[EM] extending fpA-fpC

Kevin Venzke stepjak at yahoo.fr
Sat Dec 26 13:25:43 PST 2020


Hi Kristofer,

Le jeudi 24 décembre 2020 à 20:56:20 UTC−6, Kristofer Munsterhjelm <km_elmet at t-online.de> a écrit : 
>About fpA-fpC, one way to get an idea of what a four-candidate fpA-fpC
>method may be like could be to investigate elections where clone
>independence demands that some candidate wins (e.g. you can get to the
>election by cloning A, and B wins in the original three-candidate
>fpA-fpC election; then A must win in the new election).
>
>One of the problems of extending fpA-fpC is that there's no obvious
>cloneproof way to do first preferences (apart from DAC/DSC). Perhaps
>such "clone continuations" could give some ideas.
>
>(But fpA-fpC could also be an uncontinuable dead end. I'll have to check
>when I get more RAM to run my manipulability simulations on.)

I took a look at this problem. You can use a different route to get to the same 3-candidate scores, while trying to make sense of what the fpA-fpC metric represents. I think it's a measure of doubt as to whether the A>B win is genuine. An A-top ballot is definitely a genuine expression of A>B. A C-top ballot may not be. A B-top ballot is irrelevant. (A C>A=B or C>B>A vote would also be irrelevant. There could be a possible refinement to be found in this point, though so far I haven't had much luck.)

My best attempt to extend the method has better monotonicity than C//IRV, has a few Plurality failures, and appears to satisfy Schwartz without imposing it explicitly... I'm not sure if that's correct though. It could be that with a large number of candidates it becomes possible to make a scenario that fails Schwartz.

Here is the definition:

Define singlescore(a,b,c) like this:
If candidate C doesn't beat A, return positive infinity.
Otherwise, return:
( number of votes preferring A to both of B and C ) minus ( number of votes preferring C to both of A and B).

Define combinedscore(a,b) like this:
The lowest possible singlescore(a,b,x) where a/b/x are distinct candidates.
If there are no values to consider, return positive infinity.

Define winscore(a,b) like this:
Undefined if A doesn't beat B pairwise. Otherwise combinedscore(a,b).

Define candidatescore(a) like this:
The greatest value of winscore(a,x) given some other candidate x.
If there are no values to consider, return negative infinity.

Elect the candidate with the greatest candidatescore.

There are perhaps some options available to change whether min or max is used in various places, but the above seemed to work the best. For example combinedscore could return the *greatest* value (though this seems illogical to me), and the candidatescore could use the *least* value of winscore as the measure of a candidate.

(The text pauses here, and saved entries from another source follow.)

[config.mk]
export PLATFORM = sky130hd
export DESIGN_NAME = ram_arbiter_flat
export DESIGN_NICKNAME = d
export VERILOG_FILES = /design/src/rtl/ram_arbiter_if.sv /design/src/rtl/ram_arbiter.sv /design/src/flat_wrapper.sv
export SDC_FILE = /design/constraint.sdc
export NUM_CORES = 1
export LEC_CHECK = 0
export CORE_MARGIN = 5
export CORE_UTILIZATION = 25
export DETAILED_ROUTE_END_ITERATION = 10
export PLACE_DENSITY = 0.72
export SYNTH_ARGS = -nofsm -noshare
export SYNTH_HDL_FRONTEND = slang
export SYNTH_SLANG_ARGS = --single-unit
[constraint.sdc]
create_clock -name clk -period 2.71 [get_ports clk]
set_input_delay 0.271 -clock clk [delete_from_list [all_inputs] [get_ports clk]]
set_output_delay 0.271 -clock clk [all_outputs]
set_load 0.01 [all_outputs]
[src/rtl/ram_arbiter_if.sv]
// Bundle of requester handshakes and RAM command/data signals seen by the
// ram_arbiter. The slave side is the arbiter; the master side is everything
// around it (both requesters plus the RAM).
interface ram_arbiter_if #(
    parameter int D_WIDTH = 32,
    parameter int A_WIDTH = 5
);
    logic               p0_req_valid;
    logic               p0_req_ready;
    logic               p0_req_we;
    logic [A_WIDTH-1:0] p0_req_addr;
    logic [D_WIDTH-1:0] p0_req_wdata;
    logic               p0_rsp_valid;
    logic [D_WIDTH-1:0] p0_rsp_data;

    logic               p1_req_valid;
    logic               p1_req_ready;
    logic               p1_req_we;
    logic [A_WIDTH-1:0] p1_req_addr;
    logic [D_WIDTH-1:0] p1_req_wdata;
    logic               p1_rsp_valid;
    logic [D_WIDTH-1:0] p1_rsp_data;

    logic               ram_write_en;
    logic [A_WIDTH-1:0] ram_write_addr;
    logic [D_WIDTH-1:0] ram_write_data;
    logic               ram_read_en;
    logic [A_WIDTH-1:0] ram_read_addr;
    logic [D_WIDTH-1:0] ram_read_data;

    modport slave (
        input  p0_req_valid, p0_req_we, p0_req_addr, p0_req_wdata,
        output p0_req_ready, p0_rsp_valid, p0_rsp_data,
        input  p1_req_valid, p1_req_we, p1_req_addr, p1_req_wdata,
        output p1_req_ready, p1_rsp_valid, p1_rsp_data,
        output ram_write_en, ram_write_addr, ram_write_data,
        output ram_read_en, ram_read_addr,
        input  ram_read_data
    );

    modport master (
        output p0_req_valid, p0_req_we, p0_req_addr, p0_req_wdata,
        input  p0_req_ready, p0_rsp_valid, p0_rsp_data,
        output p1_req_valid, p1_req_we, p1_req_addr, p1_req_wdata,
        input  p1_req_ready, p1_rsp_valid, p1_rsp_data,
        input  ram_write_en, ram_write_addr, ram_write_data,
        input  ram_read_en, ram_read_addr,
        output ram_read_data
    );
endinterface

[src/rtl/ram_arbiter.sv]
// Two-requester arbiter/sequencer in front of a single-clock dual-port RAM.
// A read and a write to different addresses from different ports are granted
// together; every other contention is resolved by a round-robin pointer.
// Commands are registered onto the RAM ports, and read data is steered back
// to the issuing port two cycles after acceptance.
module ram_arbiter #(
    parameter int D_WIDTH = 32,
    parameter int A_WIDTH = 5
) (
    input  logic         clk,
    input  logic         rst,
    ram_arbiter_if.slave bus
);

    logic               w_v0;
    logic               w_v1;
    logic               w_dual;
    logic               w_g0;
    logic               w_g1;
    logic               w_wr_go;
    logic               w_wr_sel1;
    logic               w_rd_go;
    logic               w_rd_sel1;

    logic               r_prio;
    logic               r_wr_en_p1;
    logic [A_WIDTH-1:0] r_wr_addr_p1;
    logic [D_WIDTH-1:0] r_wr_data_p1;
    logic               r_rd_en_p1;
    logic [A_WIDTH-1:0] r_rd_addr_p1;
    logic               r_rd_owner_p1;
    logic               r_rsp_pend_p2;
    logic               r_rsp_owner_p2;

    // Grant decision: single requester wins outright, a read/write pair to
    // different addresses is granted together, anything else goes to prio.
    always_comb begin
        w_v0      = bus.p0_req_valid;
        w_v1      = bus.p1_req_valid;
        w_dual    = w_v0 && w_v1 &&
                    (bus.p0_req_we != bus.p1_req_we) &&
                    (bus.p0_req_addr != bus.p1_req_addr);
        w_g0      = !rst && w_v0 && (!w_v1 || w_dual || !r_prio);
        w_g1      = !rst && w_v1 && (!w_v0 || w_dual ||  r_prio);
        w_wr_sel1 = w_g1 && bus.p1_req_we;
        w_wr_go   = (w_g0 && bus.p0_req_we) || w_wr_sel1;
        w_rd_sel1 = w_g1 && !bus.p1_req_we;
        w_rd_go   = (w_g0 && !bus.p0_req_we) || w_rd_sel1;
    end

    assign bus.p0_req_ready = w_g0;
    assign bus.p1_req_ready = w_g1;

    // Round-robin pointer: a lone grant hands priority to the other port;
    // dual grants and idle cycles leave it alone.
    always_ff @(posedge clk) begin
        if (rst) begin
            r_prio <= 1'b0;
        end else if (w_g0 != w_g1) begin
            r_prio <= w_g0;
        end
    end

    // Command stage (p1): register granted write/read onto the RAM ports.
    always_ff @(posedge clk) begin
        if (rst) begin
            r_wr_en_p1    <= 1'b0;
            r_wr_addr_p1  <= '0;
            r_wr_data_p1  <= '0;
            r_rd_en_p1    <= 1'b0;
            r_rd_addr_p1  <= '0;
            r_rd_owner_p1 <= 1'b0;
        end else begin
            r_wr_en_p1 <= w_wr_go;
            if (w_wr_go) begin
                r_wr_addr_p1 <= w_wr_sel1 ? bus.p1_req_addr  : bus.p0_req_addr;
                r_wr_data_p1 <= w_wr_sel1 ? bus.p1_req_wdata : bus.p0_req_wdata;
            end
            r_rd_en_p1 <= w_rd_go;
            if (w_rd_go) begin
                r_rd_addr_p1  <= w_rd_sel1 ? bus.p1_req_addr : bus.p0_req_addr;
                r_rd_owner_p1 <= w_rd_sel1;
            end
        end
    end

    // Response stage (p2): track which port the RAM read data belongs to.
    always_ff @(posedge clk) begin
        if (rst) begin
            r_rsp_pend_p2  <= 1'b0;
            r_rsp_owner_p2 <= 1'b0;
        end else begin
            r_rsp_pend_p2  <= r_rd_en_p1;
            r_rsp_owner_p2 <= r_rd_owner_p1;
        end
    end

    assign bus.ram_write_en   = r_wr_en_p1;
    assign bus.ram_write_addr = r_wr_addr_p1;
    assign bus.ram_write_data = r_wr_data_p1;
    assign bus.ram_read_en    = r_rd_en_p1;
    assign bus.ram_read_addr  = r_rd_addr_p1;

    // Responses are suppressed while reset is held so nothing leaks out of
    // a pipeline that is being flushed.
    assign bus.p0_rsp_valid = !rst && r_rsp_pend_p2 && !r_rsp_owner_p2;
    assign bus.p1_rsp_valid = !rst && r_rsp_pend_p2 &&  r_rsp_owner_p2;
    assign bus.p0_rsp_data  = bus.ram_read_data;
    assign bus.p1_rsp_data  = bus.ram_read_data;

endmodule

[src/flat_wrapper.sv]
// flat-port wrapper written by rule: the top's interface ports become plain ports
module ram_arbiter_flat 
#(
    parameter int D_WIDTH = 32,
    parameter int A_WIDTH = 5
)
  (clk, rst, bus_p0_req_valid, bus_p0_req_we, bus_p0_req_addr, bus_p0_req_wdata, bus_p0_req_ready, bus_p0_rsp_valid, bus_p0_rsp_data, bus_p1_req_valid, bus_p1_req_we, bus_p1_req_addr, bus_p1_req_wdata, bus_p1_req_ready, bus_p1_rsp_valid, bus_p1_rsp_data, bus_ram_write_en, bus_ram_write_addr, bus_ram_write_data, bus_ram_read_en, bus_ram_read_addr, bus_ram_read_data);
  ram_arbiter_if #(.D_WIDTH(D_WIDTH), .A_WIDTH(A_WIDTH)) bus_i ();
  input  logic clk;
  input  logic rst;
  input wire logic [$bits(bus_i.p0_req_valid)-1:0] bus_p0_req_valid;
  input wire logic [$bits(bus_i.p0_req_we)-1:0] bus_p0_req_we;
  input wire logic [$bits(bus_i.p0_req_addr)-1:0] bus_p0_req_addr;
  input wire logic [$bits(bus_i.p0_req_wdata)-1:0] bus_p0_req_wdata;
  output wire logic [$bits(bus_i.p0_req_ready)-1:0] bus_p0_req_ready;
  output wire logic [$bits(bus_i.p0_rsp_valid)-1:0] bus_p0_rsp_valid;
  output wire logic [$bits(bus_i.p0_rsp_data)-1:0] bus_p0_rsp_data;
  input wire logic [$bits(bus_i.p1_req_valid)-1:0] bus_p1_req_valid;
  input wire logic [$bits(bus_i.p1_req_we)-1:0] bus_p1_req_we;
  input wire logic [$bits(bus_i.p1_req_addr)-1:0] bus_p1_req_addr;
  input wire logic [$bits(bus_i.p1_req_wdata)-1:0] bus_p1_req_wdata;
  output wire logic [$bits(bus_i.p1_req_ready)-1:0] bus_p1_req_ready;
  output wire logic [$bits(bus_i.p1_rsp_valid)-1:0] bus_p1_rsp_valid;
  output wire logic [$bits(bus_i.p1_rsp_data)-1:0] bus_p1_rsp_data;
  output wire logic [$bits(bus_i.ram_write_en)-1:0] bus_ram_write_en;
  output wire logic [$bits(bus_i.ram_write_addr)-1:0] bus_ram_write_addr;
  output wire logic [$bits(bus_i.ram_write_data)-1:0] bus_ram_write_data;
  output wire logic [$bits(bus_i.ram_read_en)-1:0] bus_ram_read_en;
  output wire logic [$bits(bus_i.ram_read_addr)-1:0] bus_ram_read_addr;
  input wire logic [$bits(bus_i.ram_read_data)-1:0] bus_ram_read_data;
  assign bus_i.p0_req_valid = bus_p0_req_valid;
  assign bus_i.p0_req_we = bus_p0_req_we;
  assign bus_i.p0_req_addr = bus_p0_req_addr;
  assign bus_i.p0_req_wdata = bus_p0_req_wdata;
  assign bus_p0_req_ready = bus_i.p0_req_ready;
  assign bus_p0_rsp_valid = bus_i.p0_rsp_valid;
  assign bus_p0_rsp_data = bus_i.p0_rsp_data;
  assign bus_i.p1_req_valid = bus_p1_req_valid;
  assign bus_i.p1_req_we = bus_p1_req_we;
  assign bus_i.p1_req_addr = bus_p1_req_addr;
  assign bus_i.p1_req_wdata = bus_p1_req_wdata;
  assign bus_p1_req_ready = bus_i.p1_req_ready;
  assign bus_p1_rsp_valid = bus_i.p1_rsp_valid;
  assign bus_p1_rsp_data = bus_i.p1_rsp_data;
  assign bus_ram_write_en = bus_i.ram_write_en;
  assign bus_ram_write_addr = bus_i.ram_write_addr;
  assign bus_ram_write_data = bus_i.ram_write_data;
  assign bus_ram_read_en = bus_i.ram_read_en;
  assign bus_ram_read_addr = bus_i.ram_read_addr;
  assign bus_i.ram_read_data = bus_ram_read_data;
  ram_arbiter #(.D_WIDTH(D_WIDTH), .A_WIDTH(A_WIDTH)) u_core (.clk(clk), .rst(rst), .bus(bus_i));
endmodule
* Word level (Yosys, flattened, before mapping) *
Cells that the tools add are included.

word-level totals
  flip-flop bits (word level) = 48
  input port bits = 112

operators by class
  equality and inequality tests = 3
  multiplexer cells = 3
  reductions and logical operators = 27

operator list
  operator           number
  32-bit 2-to-1 mux  1
  1-bit logical AND  14
  5-bit 2-to-1 mux   2
  1-bit logical NOT  7
  1-bit logical OR   6
  5-bit != test      1
  1-bit != test      2

* Depth between registers and ports, before layout *
Gate-level depths: netlist of the first run.

  depth in word-level cells = 8
  mapped depth = 8
  depth with buffers taken out = 6

* Worst setup path before layout of the first run *
Ideal clock, no wire load.

  path kind = register -> register
  start = register u_core.r_prio
  end = register u_core.r_wr_addr_p1[0], in the netlist u_core.bus.ram_write_addr[0]
  library setup time = 141 ps
  arrival = 1659 ps
  slack = 910 ps
  stages on the path, launching flop included = 8
  path buffers = 1
  clock period less this slack = 1800 ps
  cell sequence = dfxtp_1 inv_2 or4_4 o21ai_4 inv_4 buf_4 nand3_1 a311oi_2

between the ends
  word-level cells in the longest chain between the ends = 5
  elaborated cells between the ends (all ways) = 9

RTL lines
  element                     RTL line            RTL
  start, declared             ram_arbiter.sv:25   logic r_prio;
  start signal, assigned      ram_arbiter.sv:60   r_prio <= w_g0;
  1-bit logical NOT           ram_arbiter.sv:43   w_g0 = !rst && w_v0 && (!w_v1 || w_dual || !r_prio);
  1-bit logical OR            ram_arbiter.sv:43
  1-bit logical AND           ram_arbiter.sv:43
  named net bus_p0_req_ready  flat_wrapper.sv:15  output wire logic [$bits(bus_i.p0_req_ready)-1:0] bus_p0_req_ready;
  1-bit logical AND           ram_arbiter.sv:46   w_wr_go = (w_g0 && bus.p0_req_we) || w_wr_sel1;
  1-bit logical OR            ram_arbiter.sv:46
  end signal, assigned        ram_arbiter.sv:76   r_wr_addr_p1 <= w_wr_sel1 ? bus.p1_req_addr : bus.p0_req_addr;
  end, declared               ram_arbiter.sv:27   logic [A_WIDTH-1:0] r_wr_addr_p1;

The timed path passes the listed nets, and every way through them passes these cells.
A chain may end at the register's enable or synchronous reset.

* Worst setup path after layout of the first run *
  start = input port bus_p1_req_addr[3]
  end = output port bus_p0_req_ready

between the ends
  word-level cells in the longest chain between the ends = 5

RTL lines
  element                         RTL line            RTL
  start, declared                 flat_wrapper.sv:20  input wire logic [$bits(bus_i.p1_req_addr)-1:0] bus_p1_req_addr;
  5-bit != test                   ram_arbiter.sv:42   (bus.p0_req_addr != bus.p1_req_addr);
  1-bit logical AND               ram_arbiter.sv:41   (bus.p0_req_we != bus.p1_req_we) &&
  1-bit logical OR (2 in series)  ram_arbiter.sv:43
  1-bit logical AND               ram_arbiter.sv:43
  end, declared                   flat_wrapper.sv:15

No other way between the ends.

==> results.ini, run 1 <==
[run_status]
status = completed

[clock_network]
cts_resized = 0
cts_sinks = 48
cts.reportedPaths.clkPinSlew_ns = 0.07
cts_buffer_depth = 2
cts_htree_levels = 2
cts_tree = done
clock-root-buffer = clkbuf_16
clk_latency_ns = 0.29
cts_setup_buffers = 0
holdBufCountCts = 0
cts_buffers = 5

[critical_path]
cp_max_fo = 3
required_ns = 2.44
cp.arrival_ns = 2.16
critPathLaunchType = input port
endpoint_kind = output port
worstSetupPathType = in -> out

[drt]
drt_first_pass_iters = 5
drc_errors = 0
vias = 2855
drt_iter0_drc = 139
antenna_left = 0
wl_per_cell_um = 18.2
vias_per_cell = 5.19
routed_wl_um = 10000

[power_and_ir_drop]
clkPwrFrac_pct = 33.7
p_leak_nw = 1.29
p_switching_uw = 529
sw_frac_of_total_pct = 27.6
seqPwrFrac_pct = 41.0
ir_drop_mv = 0.269
p_per_area_nw_per_um2 = 471
intPower_mw = 1.38
power.total_mw = 1.91
combinationalPowerShare_pct = 25.3

[final_layout]
syn2layout_area_growth_pct = 34.4
nFillCells = 1236
drive_gt1_share_pct = 12.9
nNetsFinal = 514
utilization_pct = 34.0
num_antenna_cells = 0
stdcell_count = 550

[synth]
synthFlopType = dfxtp_1
yosys.area.top_type = dfxtp_1
synth_fp_nets = 465
synth_edf_count = 0
synth_adder_area_share_pct = 0
synthArstFlopShare_pct = 0
synthMuxAreaShare_pct = 0.372
yosys.area_share.simple_pct = 16.8
synthDistinctLibCells = 30
synth_warnings = 0
synth_top_family_by_area = compound AO/OA/AOI/OAI gates
syn-cell-area_um2 = 3030
synth_compound_area_share_pct = 25.8
syn_avg_cell_area_um2 = 8.57
ys_seq_elements = 48
synthCells = 353
synth_top_area_share_pct = 31.7
yosysSeqAreaShare_pct = 31.7
synth_xor_area_share_pct = 1.74
synthTopCellsByArea = dfxtp_1 (32%), buf_4 (17%), a311oi_2 (10%)

[timing]
rsz0062_at_grt = no
post-route-period-util_pct = 89.7
max_freq_mhz = 411
tns_ns = 0
tightest_slew_ns = 0.626
setup_viol = 0
hold_slack_ns = 0.226
finClkSkew_ns = 0.00480
hold_violations = 0
slew_headroom_pct = 58.3
finalMaxSlewViolations = 0
fin_crit_ns = 2.43

[flow_run]
cap_violations = 0

[placement]
dp_cells = 542
dpl.hpwl_um = 7210
io_buffers = 127
gp_congestion = 0.825

[die]
ios = 224
core-area_um2 = 12000
die-area_um2 = 14400
start_util_pct = 25.3
die_h_um = 120
rows = 40
die_x_um = 120

[global_route]
grtUsageTotal_pct = 13.5
grt.overflow.total = 0
grt_pass1_vias = 2994
grt_max_degree = 45
grt_pass1_wl_um = 15900
antenna_found_initial = 0

[min_path]
hp-class = in -> reg

worst paths after layout:
| path | start | end | slack [ns] | cells past startpoint |
|---|---|---|---|---|
| worst max-delay path | bus_p1_req_addr[3] | bus_p0_req_ready | 0.28 | 6 |
| worst min-delay path | rst | u_core.r_rsp_pend_p2$_SDFF_PP0_ | 0.23 | 2 |
| worst max register to register | u_core.r_prio$_SDFFE_PP0P_ | u_core.bus.ram_write_data[8]$_SDFFE_PP0P_ | 0.69 | 6 |
| worst min register to register | u_core.r_rd_owner_p1$_SDFFE_PP0P_ | u_core.r_rsp_owner_p2$_SDFF_PP0_ | 0.47 | 1 |
flip-flops by register name (all words and copies together) (netlist names):
name / count
u_core.bus.ram_write_addr: 5
u_core.r_prio: 1
u_core.bus.ram_write_data: 32
u_core.r_rd_owner_p1: 1
u_core.bus.ram_read_addr: 5
u_core.bus.ram_read_en: 1
u_core.r_rsp_owner_p2: 1
u_core.bus.ram_write_en: 1
u_core.r_rsp_pend_p2: 1
final cells by class:
class	instances	area (um^2)	area share [%]
Clock buffer	6	139	3.42
Clock inverter	2	13.8	0.338
Inverter	7	28.8	0.708
Multi-Input combinational cell	199	1360	33.5
Sequential cell	48	961	23.6
Tap cell	147	184	4.52
Timing Repair Buffer	141	1380	33.9
synth_stat cells, types with 2 or more instances:
cell	n
buf_4	69
dfxtp_1	48
nand3_1	43
nor3_1	42
o21ai_0	28
a311oi_1	23
a311oi_2	21
clkbuf_1	18
o21ai_1	17
buf_2	6
buf_6	6
inv_1	5
nand2_1	4
xnor2_1	4
nand2b_1	2
nor2b_1	2
xor2_1	2
power by group through the flow:
stage	clock, mW	combinational [mW]	sequential [mW]
3_3_place_gp	0	0.476	0.797
4_1_cts	0.681	0.487	0.784
5_1_grt	0.704	0.520	0.789
3_5_place_dp	0	0.485	0.799
6_report	0.645	0.484	0.784
2_1_floorplan	0	0.292	0.816
per-layer routing:
layer,global-route usage [%],wire length (um),vias to the layer above
met4,5.08,239,0
met5,0,0,-
met3,3.39,798,27
li1,-,-,1333
met2,23.5,4940,137
met1,15.8,4010,1358
cells in the final DEF, fill, tap and decap left out, types with 4 or more instances in the layout:
cell type	count
xnor2_1	4
o21ai_1	17
clkdlybuf4s50_1	125
inv_1	5
a311oi_1	23
o21ai_0	28
nor3_1	42
a311oi_2	21
clkbuf_16	5
dfxtp_1	48
nand2_1	4
buf_4	13
nand3_1	43
worst max-delay path, stage by stage:
cell and delay [ns]:
clkdlybuf4s50_1 0.47, xor2_1 0.21, or4_4 0.50, o21ai_4 0.19, inv_4 0.04, clkdlybuf4s50_1 0.47
stage by stage:
step,setup WS (ns),instance area [um^2]
final,0.278,4070
after floorplan,0.910,3030
after global routing,0.221,4070
after global placement,0.289,3910
after detailed placement,0.224,3910
after CTS,0.289,4070
kinds of logic after synthesis:
group                     after synthesis
muxes                                   1
xor gates and xnor gates                6
buffers and inverters                 106
DFF                                    48
AOI/OAI and AO/OA                      93
and+or+nand+nor                        99
(Power assumes the default switching activity.)
==> run 2: changes to the inputs <==
--- a/config.mk
+++ b/config.mk
@@ -7,8 +7,10 @@
 export LEC_CHECK = 0
 export CORE_MARGIN = 5
 export CORE_UTILIZATION = 25
+export CTS_CLUSTER_SIZE = 24
 export DETAILED_ROUTE_END_ITERATION = 10
 export PLACE_DENSITY = 0.72
+export SLEW_MARGIN = 20
 export SYNTH_ARGS = -nofsm -noshare
 export SYNTH_HDL_FRONTEND = slang
 export SYNTH_SLANG_ARGS = --single-unit
==> results of run 2 <==
No change in the layout: final DEF, timing and power equal those of run 1.
==> run 3: changes to the inputs <==
--- a/config.mk
+++ b/config.mk
@@ -7,6 +7,7 @@
 export LEC_CHECK = 0
 export CORE_MARGIN = 5
 export CORE_UTILIZATION = 25
+export CTS_CLUSTER_DIAMETER = 60
 export CTS_CLUSTER_SIZE = 24
 export DETAILED_ROUTE_END_ITERATION = 10
 export PLACE_DENSITY = 0.72
==> results of run 3 <==
No change in the layout: final DEF, timing and power equal those of run 1.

I originally intended to run the scored contests through the River mechanism, but that doesn't match how fpA-fpC simply elects the candidate with the best score. My extension interprets the score to belong originally to a contest, not the candidate. There could be implications for clone independence and Plurality.

The Plurality failures aren't common, but here is an example of one:
0.331: D
0.307: B>C
0.270: C>A
0.089: A

All candidates are in Schwartz. There are only a couple of positive singlescores: singlescore(b,c,a) is the highest (signifying that the B>C win was not fabricated by A voters, who don't even express it), followed by (d,b,c) indicating that D>B was not fabricated by C voters. But none of the combinedscores are positive. The final candidate scores are:
B: -.024 for singlescore(b,c,d)
D: -.028 for ss(d,b,a).
C: -.037 for either (c,a,b) or (c,d,b)
A: -.181 for (a,b,c)

So B wins. The algorithm seems to get lost in specific details, I'd say, and doesn't really assess candidates' overall merit. But maybe there's a way to redesign it.